Résumé de la décision
Dans cette affaire, la commune de La Jarne a déposé un recours devant la cour administrative d'appel pour contester un jugement du tribunal administratif de Poitiers ayant annulé sa décision de sursis à statuer sur une demande de permis de construire présentée par M. B... pour une ferme pédagogique. La commune soutenait que la décision de sursis à statuer était valide et que les arguments de M. B... concernant l'illégalité des délibérations du conseil communautaire étaient irrecevables. Toutefois, par une déclaration enregistrée le 18 janvier 2017, la commune a décidé de se désister de sa requête. La cour a alors pris acte de ce désistement et a mis fin à la procédure.
Arguments pertinents
1. Compétence de la communauté d'agglomération : La commune a affirmé que selon l'article 4 de ses statuts, la communauté d'agglomération de La Rochelle avait compétence sur les demandes d'autorisation d'occupation des sols. A cet égard, elle a évoqué une convention signée et une délégation de signature du maire au président de la communauté.
2. Délai d’instruction : La commune a soutenu que la notification de la lettre du 15 mars 2012 intervenait dans le délai d'un mois suivant le dépôt de la demande, ce qui justifiait le prolongement régulier du délai d'instruction.

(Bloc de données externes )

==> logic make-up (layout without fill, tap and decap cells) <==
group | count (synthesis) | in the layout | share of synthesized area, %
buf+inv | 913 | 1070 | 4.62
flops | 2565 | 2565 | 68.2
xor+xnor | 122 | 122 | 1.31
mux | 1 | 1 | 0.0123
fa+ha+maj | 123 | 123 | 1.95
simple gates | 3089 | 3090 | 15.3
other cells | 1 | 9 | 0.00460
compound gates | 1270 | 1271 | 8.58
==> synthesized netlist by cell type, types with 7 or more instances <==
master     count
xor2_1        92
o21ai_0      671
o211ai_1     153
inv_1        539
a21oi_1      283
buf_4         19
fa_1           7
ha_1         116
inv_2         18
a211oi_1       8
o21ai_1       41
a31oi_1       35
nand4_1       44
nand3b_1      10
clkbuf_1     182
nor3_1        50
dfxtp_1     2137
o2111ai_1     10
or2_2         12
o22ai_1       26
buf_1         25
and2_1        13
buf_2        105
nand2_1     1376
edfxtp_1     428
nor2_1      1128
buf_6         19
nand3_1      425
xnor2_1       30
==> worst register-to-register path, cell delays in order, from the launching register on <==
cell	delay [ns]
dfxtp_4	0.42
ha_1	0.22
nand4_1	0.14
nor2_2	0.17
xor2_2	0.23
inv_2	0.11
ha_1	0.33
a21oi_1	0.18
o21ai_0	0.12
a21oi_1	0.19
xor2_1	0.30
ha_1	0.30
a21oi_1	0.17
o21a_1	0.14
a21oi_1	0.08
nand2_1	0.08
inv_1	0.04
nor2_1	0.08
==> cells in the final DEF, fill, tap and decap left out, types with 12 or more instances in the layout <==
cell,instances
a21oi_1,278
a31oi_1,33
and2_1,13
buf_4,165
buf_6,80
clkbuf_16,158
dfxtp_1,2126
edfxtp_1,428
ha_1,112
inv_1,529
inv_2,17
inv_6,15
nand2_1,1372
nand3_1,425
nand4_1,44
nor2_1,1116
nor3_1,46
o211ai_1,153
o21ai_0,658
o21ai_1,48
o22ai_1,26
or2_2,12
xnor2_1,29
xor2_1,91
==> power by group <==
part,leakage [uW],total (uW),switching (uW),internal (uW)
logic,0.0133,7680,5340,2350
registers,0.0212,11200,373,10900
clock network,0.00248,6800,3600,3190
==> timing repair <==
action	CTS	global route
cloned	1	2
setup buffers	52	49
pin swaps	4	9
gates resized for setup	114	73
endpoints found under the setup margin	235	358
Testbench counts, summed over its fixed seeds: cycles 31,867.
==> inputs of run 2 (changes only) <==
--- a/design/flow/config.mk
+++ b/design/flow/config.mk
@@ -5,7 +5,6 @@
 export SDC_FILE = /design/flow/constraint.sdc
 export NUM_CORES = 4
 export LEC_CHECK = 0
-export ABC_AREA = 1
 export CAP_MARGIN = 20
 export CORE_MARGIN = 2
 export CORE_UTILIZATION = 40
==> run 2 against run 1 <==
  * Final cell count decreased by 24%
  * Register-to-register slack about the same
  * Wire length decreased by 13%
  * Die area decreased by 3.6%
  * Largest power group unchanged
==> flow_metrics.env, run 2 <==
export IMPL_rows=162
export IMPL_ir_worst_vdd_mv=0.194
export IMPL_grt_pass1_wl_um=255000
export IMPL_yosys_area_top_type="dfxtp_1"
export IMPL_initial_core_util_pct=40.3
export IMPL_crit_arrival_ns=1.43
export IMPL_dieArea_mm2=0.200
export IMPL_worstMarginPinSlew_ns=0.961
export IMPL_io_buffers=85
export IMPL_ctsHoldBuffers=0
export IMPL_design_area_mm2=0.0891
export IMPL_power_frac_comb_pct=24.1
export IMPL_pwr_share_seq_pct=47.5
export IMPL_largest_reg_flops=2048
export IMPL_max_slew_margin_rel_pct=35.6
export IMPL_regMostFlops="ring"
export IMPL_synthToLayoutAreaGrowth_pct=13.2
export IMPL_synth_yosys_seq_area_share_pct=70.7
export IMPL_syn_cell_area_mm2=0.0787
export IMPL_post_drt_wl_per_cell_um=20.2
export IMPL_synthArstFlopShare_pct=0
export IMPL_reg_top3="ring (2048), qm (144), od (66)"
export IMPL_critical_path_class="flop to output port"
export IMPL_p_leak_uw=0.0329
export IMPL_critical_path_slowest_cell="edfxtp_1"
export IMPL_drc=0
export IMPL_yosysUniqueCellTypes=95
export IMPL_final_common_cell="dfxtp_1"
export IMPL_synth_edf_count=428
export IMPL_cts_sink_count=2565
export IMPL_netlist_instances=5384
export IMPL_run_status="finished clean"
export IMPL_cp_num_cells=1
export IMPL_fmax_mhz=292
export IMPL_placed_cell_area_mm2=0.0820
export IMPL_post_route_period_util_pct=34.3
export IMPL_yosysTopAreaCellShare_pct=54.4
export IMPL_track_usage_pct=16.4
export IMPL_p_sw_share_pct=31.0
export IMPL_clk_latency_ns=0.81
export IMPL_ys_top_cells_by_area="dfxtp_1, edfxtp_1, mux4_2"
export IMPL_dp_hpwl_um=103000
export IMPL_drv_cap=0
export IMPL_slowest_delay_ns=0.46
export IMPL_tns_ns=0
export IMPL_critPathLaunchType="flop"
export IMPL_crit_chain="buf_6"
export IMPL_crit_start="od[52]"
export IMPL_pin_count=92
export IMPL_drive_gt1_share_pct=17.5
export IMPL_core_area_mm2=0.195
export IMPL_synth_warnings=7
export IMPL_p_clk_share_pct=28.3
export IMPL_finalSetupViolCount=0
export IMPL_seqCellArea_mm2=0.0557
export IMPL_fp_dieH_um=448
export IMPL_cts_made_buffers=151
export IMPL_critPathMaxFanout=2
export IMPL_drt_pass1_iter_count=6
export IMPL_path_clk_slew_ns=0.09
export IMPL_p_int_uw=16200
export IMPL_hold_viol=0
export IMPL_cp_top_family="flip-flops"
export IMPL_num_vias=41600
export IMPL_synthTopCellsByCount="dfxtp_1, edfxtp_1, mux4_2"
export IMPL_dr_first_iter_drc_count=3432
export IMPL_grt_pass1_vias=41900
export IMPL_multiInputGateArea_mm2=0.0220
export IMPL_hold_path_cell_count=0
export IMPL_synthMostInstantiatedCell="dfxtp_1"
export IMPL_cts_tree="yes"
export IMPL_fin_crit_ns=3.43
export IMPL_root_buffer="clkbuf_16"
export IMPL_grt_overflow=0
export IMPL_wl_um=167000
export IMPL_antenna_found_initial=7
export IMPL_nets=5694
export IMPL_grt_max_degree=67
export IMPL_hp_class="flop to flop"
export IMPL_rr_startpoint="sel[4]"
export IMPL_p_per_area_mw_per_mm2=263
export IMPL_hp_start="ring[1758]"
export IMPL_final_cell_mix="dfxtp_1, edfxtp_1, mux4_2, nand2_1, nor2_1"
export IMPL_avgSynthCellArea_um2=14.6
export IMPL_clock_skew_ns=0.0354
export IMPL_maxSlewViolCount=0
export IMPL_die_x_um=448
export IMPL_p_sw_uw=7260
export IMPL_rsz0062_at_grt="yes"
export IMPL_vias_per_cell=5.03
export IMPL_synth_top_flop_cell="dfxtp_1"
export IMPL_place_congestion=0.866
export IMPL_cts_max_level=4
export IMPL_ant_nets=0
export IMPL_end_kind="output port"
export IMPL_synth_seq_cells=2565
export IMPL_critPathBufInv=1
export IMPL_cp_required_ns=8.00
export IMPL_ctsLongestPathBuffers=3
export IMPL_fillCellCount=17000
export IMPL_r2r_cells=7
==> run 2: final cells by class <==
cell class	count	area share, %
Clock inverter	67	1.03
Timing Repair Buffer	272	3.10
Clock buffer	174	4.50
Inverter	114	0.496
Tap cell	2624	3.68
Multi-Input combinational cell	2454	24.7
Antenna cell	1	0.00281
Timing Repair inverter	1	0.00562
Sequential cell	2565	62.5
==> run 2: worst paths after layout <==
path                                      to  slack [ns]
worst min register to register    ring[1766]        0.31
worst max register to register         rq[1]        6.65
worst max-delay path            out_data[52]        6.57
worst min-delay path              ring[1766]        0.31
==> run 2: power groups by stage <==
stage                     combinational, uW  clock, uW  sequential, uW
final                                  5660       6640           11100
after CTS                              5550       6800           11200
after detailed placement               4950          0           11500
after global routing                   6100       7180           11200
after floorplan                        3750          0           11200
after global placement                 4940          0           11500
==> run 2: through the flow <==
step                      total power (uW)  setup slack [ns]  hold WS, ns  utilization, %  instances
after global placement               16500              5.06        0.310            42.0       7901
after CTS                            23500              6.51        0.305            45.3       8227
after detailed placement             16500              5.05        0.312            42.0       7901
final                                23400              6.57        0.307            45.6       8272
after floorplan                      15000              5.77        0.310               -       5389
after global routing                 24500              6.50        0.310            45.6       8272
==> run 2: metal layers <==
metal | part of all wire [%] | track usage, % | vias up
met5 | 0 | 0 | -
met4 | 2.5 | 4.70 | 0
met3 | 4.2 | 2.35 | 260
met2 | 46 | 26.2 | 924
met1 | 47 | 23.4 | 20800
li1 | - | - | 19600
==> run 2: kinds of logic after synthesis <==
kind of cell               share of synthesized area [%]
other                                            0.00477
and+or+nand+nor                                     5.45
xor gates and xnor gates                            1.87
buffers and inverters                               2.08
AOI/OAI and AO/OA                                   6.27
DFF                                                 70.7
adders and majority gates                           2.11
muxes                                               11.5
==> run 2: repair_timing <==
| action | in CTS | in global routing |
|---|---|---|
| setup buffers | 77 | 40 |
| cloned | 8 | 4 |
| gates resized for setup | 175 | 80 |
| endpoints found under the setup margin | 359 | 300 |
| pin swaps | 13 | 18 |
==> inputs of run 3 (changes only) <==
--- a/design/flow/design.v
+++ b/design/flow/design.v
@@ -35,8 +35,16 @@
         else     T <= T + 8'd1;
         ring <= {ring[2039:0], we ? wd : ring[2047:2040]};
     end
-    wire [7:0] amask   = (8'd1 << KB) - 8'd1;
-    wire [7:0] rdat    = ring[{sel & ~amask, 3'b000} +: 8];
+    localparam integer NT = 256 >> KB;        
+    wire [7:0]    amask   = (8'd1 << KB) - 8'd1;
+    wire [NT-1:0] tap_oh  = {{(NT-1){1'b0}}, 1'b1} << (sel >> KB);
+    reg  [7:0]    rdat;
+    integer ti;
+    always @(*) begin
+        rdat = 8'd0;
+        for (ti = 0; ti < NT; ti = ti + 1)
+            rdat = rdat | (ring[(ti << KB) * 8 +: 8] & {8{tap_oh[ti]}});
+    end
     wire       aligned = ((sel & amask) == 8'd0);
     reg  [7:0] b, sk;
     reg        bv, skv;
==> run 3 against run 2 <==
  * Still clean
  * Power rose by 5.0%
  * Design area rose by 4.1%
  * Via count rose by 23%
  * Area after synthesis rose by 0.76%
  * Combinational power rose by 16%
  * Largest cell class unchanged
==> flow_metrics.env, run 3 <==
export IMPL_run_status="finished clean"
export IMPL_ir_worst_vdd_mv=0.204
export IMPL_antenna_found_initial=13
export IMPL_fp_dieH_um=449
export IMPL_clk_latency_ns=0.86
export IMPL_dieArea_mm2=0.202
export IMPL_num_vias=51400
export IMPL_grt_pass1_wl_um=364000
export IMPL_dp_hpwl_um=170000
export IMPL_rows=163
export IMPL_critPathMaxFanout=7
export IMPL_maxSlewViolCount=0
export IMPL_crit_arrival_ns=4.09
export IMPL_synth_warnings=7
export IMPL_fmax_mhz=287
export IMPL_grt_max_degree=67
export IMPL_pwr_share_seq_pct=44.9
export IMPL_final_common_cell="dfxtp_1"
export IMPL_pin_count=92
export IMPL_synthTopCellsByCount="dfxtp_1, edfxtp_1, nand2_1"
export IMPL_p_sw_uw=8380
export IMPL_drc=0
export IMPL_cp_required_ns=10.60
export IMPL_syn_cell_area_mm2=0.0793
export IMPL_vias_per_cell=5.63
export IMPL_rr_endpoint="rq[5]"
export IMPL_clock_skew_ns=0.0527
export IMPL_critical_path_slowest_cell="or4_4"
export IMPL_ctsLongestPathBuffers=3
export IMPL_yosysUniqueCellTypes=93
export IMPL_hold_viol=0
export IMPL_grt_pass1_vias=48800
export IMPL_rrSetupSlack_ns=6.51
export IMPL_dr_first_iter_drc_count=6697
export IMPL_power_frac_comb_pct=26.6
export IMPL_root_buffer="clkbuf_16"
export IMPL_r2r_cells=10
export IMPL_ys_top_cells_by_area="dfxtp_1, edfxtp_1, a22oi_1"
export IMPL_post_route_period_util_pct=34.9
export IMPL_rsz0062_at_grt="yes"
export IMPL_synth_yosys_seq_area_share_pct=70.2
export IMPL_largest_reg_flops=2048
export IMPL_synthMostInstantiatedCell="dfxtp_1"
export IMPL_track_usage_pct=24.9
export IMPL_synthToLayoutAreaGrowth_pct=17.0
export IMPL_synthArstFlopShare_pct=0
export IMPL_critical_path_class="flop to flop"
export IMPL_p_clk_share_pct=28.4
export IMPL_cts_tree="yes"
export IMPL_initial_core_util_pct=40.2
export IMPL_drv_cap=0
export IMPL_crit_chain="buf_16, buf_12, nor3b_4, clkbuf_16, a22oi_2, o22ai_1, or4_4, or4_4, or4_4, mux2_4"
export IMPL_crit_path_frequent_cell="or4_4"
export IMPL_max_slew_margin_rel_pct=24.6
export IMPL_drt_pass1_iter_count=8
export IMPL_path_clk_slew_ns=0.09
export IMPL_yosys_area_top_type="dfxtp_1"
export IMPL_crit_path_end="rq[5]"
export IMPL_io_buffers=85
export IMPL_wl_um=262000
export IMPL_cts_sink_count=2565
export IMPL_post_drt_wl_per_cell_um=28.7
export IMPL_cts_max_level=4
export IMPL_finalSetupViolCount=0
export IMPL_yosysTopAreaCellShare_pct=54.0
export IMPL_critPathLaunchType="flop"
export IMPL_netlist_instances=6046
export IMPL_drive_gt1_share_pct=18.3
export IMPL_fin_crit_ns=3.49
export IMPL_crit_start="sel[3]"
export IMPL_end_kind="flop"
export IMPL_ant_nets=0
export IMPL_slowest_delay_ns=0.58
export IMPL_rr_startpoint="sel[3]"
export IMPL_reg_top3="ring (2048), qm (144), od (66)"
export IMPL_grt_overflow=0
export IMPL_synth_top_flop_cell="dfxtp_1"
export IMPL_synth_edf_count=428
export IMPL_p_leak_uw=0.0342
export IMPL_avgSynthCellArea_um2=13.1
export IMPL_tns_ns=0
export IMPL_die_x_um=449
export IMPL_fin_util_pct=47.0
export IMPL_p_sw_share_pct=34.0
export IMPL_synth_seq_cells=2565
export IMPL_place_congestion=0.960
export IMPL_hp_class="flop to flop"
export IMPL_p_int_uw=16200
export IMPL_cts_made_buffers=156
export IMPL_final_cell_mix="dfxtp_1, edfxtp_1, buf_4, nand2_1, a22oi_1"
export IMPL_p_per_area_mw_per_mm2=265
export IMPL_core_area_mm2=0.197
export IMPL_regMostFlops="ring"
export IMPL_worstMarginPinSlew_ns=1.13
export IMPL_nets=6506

3. Irrecevabilité de l'exception d'illégalité : La commune a contesté les moyens soulevés par M. B... sur l'exception d'illégalité des délibérations du conseil communautaire en soutenant qu’ils étaient irrecevables en vertu de l'article L. 600-1 du code de l'urbanisme car invoqués après le délai de six mois.
4. Nature du projet de M. B... : Il a été avancé que le projet de M. B... était de nature à compromettre l'exécution du futur plan local d'urbanisme, justifiant ainsi la décision de sursis à statuer.
Interprétations et citations légales
1. Compétence de la communauté d'agglomération : Selon l'article 4 des statuts de la communauté d'agglomération, celle-ci est compétente pour les demandes d'autorisation d’occupation des sols. Il est donc essentiel qu'une délégation de signature soit en place pour garantir la régularité des actes d'instruction.
2. Délai d’instruction : Le Code de l'urbanisme - Article L. 422-1 stipule que "le délai d'instruction d'une demande de permis de construire est de deux mois", et ce délai peut être prorogé sous certaines conditions. La commune a indiqué avoir respecté les délais légaux à travers ses notifications.
3. Irrecevabilité de l'exception d'illégalité : L'article L. 600-1 du Code de l'urbanisme précise que "les recours en nullité contre les actes des collectivités sont recevables dans un délai de six mois". Ceci indique que M. B... n’aurait pas eu le droit de contester les délibérations après ce délai.
4. Sursis à statuer : En ce qui concerne la justification du sursis à statuer, l'article L. 123-6 du Code de l'urbanisme permet un tel sursis lorsqu'il y a un projet de plan local d'urbanisme en cours d'élaboration. La commune a soutenu que le projet de M. B... compromettait ce plan, ce qui justifiait l'émission d'un sursis à statuer.
En conclusion, la commune de La Jarne a mis en avant des arguments forts basés sur les dispositions du Code de l'urbanisme et la compétence de la communauté d'agglomération, mais son désistement a mis fin à la procédure sans que la cour ne statue sur le fond des questions soulevées.